Work request
What lines of the data include the string "chain"? Copy them all.

Collected data entries:
==> src/rtl/pipelined_addsub.sv <==
// Pipelined ripple-carry adder/subtractor. The carry chain is split into
// STAGES chunks of CHUNK bits; stage k resolves chunk k and passes its carry,
// the not-yet-used operand bits and the finished result bits to stage k+1.
//   clk, reset          : single clock, synchronous active-high reset
//   in_valid/in_ready   : operand beat handshake (a, b, sub, c_in)
//   out_valid/out_ready : result beat handshake (res, c_out, overflow, zero)
//   sub                 : 0 -> a+b+c_in, 1 -> a-b (c_in ignored)
//   c_out               : carry out of the MSB (subtract: 1 = no borrow)
//   overflow            : two's-complement overflow
//   zero                : res == 0
module pipelined_addsub
    import pipelined_addsub_pkg::*;
#(
    parameter int WIDTH  = DEFAULT_WIDTH,
    parameter int STAGES = DEFAULT_STAGES
) (
    input  logic             clk,
    input  logic             reset,
    input  logic             in_valid,
    output logic             in_ready,
    input  logic [WIDTH-1:0] a,
    input  logic [WIDTH-1:0] b,
    input  logic             sub,
    input  logic             c_in,
    output logic             out_valid,
    input  logic             out_ready,
    output logic [WIDTH-1:0] res,
    output logic             c_out,
    output logic             overflow,
    output logic             zero
);

    localparam int CHUNK = WIDTH / STAGES;

    // Stage registers: valid chain, skewed operands, partial result, carry.
    logic             v_r  [STAGES];
    logic [WIDTH-1:0] a_r  [STAGES];
    logic [WIDTH-1:0] b_r  [STAGES];
    logic [WIDTH-1:0] s_r  [STAGES];
    logic             c_r  [STAGES];
    logic             c_msb_r;
    logic             zero_r;

    // Inputs presented to each stage's adder.
    logic             st_v [STAGES];
    logic [WIDTH-1:0] st_a [STAGES];
    logic [WIDTH-1:0] st_b [STAGES];
    logic [WIDTH-1:0] st_s [STAGES];
    logic             st_c [STAGES];

    logic [CHUNK-1:0] ch_sum  [STAGES];
    logic             ch_cout [STAGES];
    logic             ch_msb  [STAGES];
    logic [WIDTH-1:0] s_next  [STAGES];

    logic advance;
    logic unused_fold;

    // Handshake: a beat moves on a rising edge when valid && ready on that
    // side. The whole pipeline advances together whenever the output slot is
    // empty or being drained (advance); otherwise every stage holds, so the
    // input side is ready exactly when the pipeline advances.
    assign advance   = !out_valid || out_ready;
    assign in_ready  = advance;
    assign out_valid = v_r[STAGES-1];

    // Stage 0 takes the decoded beat; later stages take the previous registers.
    always_comb begin
        st_v[0] = in_valid;
        st_a[0] = a;
        st_b[0] = (sub == MODE_SUB) ? ~b : b;
        st_c[0] = (sub == MODE_SUB) ? 1'b1 : c_in;
        st_s[0] = '0;
        for (int k = 1; k < STAGES; k++) begin
            st_v[k] = v_r[k-1];
            st_a[k] = a_r[k-1];
            st_b[k] = b_r[k-1];
            st_c[k] = c_r[k-1];
            st_s[k] = s_r[k-1];
        end
    end

    for (genvar k = 0; k < STAGES; k++) begin : g_stage
        addsub_chunk #(.CHUNK(CHUNK)) u_chunk (
            .a     (st_a[k][k*CHUNK +: CHUNK]),
            .b     (st_b[k][k*CHUNK +: CHUNK]),
            .cin   (st_c[k]),
            .sum   (ch_sum[k]),
            .cout  (ch_cout[k]),
            .c_msb (ch_msb[k])
        );
    end

    // Drop each stage's freshly computed chunk into the forwarded result.
    always_comb begin
        for (int k = 0; k < STAGES; k++) begin
            s_next[k] = st_s[k];
            s_next[k][k*CHUNK +: CHUNK] = ch_sum[k];
        end
    end

    // Data registers load only with a valid beat, so outputs stay put once
    // the pipeline drains instead of picking up idle-bus values.
    always_ff @(posedge clk) begin
        if (reset) begin
            for (int k = 0; k < STAGES; k++) begin
                v_r[k] <= 1'b0;
                a_r[k] <= '0;
                b_r[k] <= '0;
                s_r[k] <= '0;
                c_r[k] <= 1'b0;
            end
            c_msb_r <= 1'b0;
            zero_r  <= 1'b0;
        end else if (advance) begin
            for (int k = 0; k < STAGES; k++) begin
                v_r[k] <= st_v[k];
                if (st_v[k]) begin
                    a_r[k] <= st_a[k];
                    b_r[k] <= st_b[k];
                    s_r[k] <= s_next[k];
                    c_r[k] <= ch_cout[k];
                end
            end
            if (st_v[STAGES-1]) begin
                c_msb_r <= ch_msb[STAGES-1];
                zero_r  <= (s_next[STAGES-1] == '0);
            end
        end
    end

    assign res      = s_r[STAGES-1];
    assign c_out    = c_r[STAGES-1];
    assign overflow = c_msb_r ^ c_r[STAGES-1];
    assign zero     = zero_r;

    // Operand bits already consumed, last-stage operand copies and the
    // per-stage c_msb of inner chunks have no reader; fold them here.
    always_comb begin
        unused_fold = 1'b0;
        for (int k = 0; k < STAGES; k++) begin
            unused_fold = unused_fold ^ (^a_r[k]) ^ (^b_r[k]) ^ (^st_a[k]) ^ (^st_b[k])
                        ^ ch_msb[k] ^ ch_cout[k];
        end
    end

endmodule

Your solution
// Pipelined ripple-carry adder/subtractor. The carry chain is split into
    // Stage registers: valid chain, skewed operands, partial result, carry.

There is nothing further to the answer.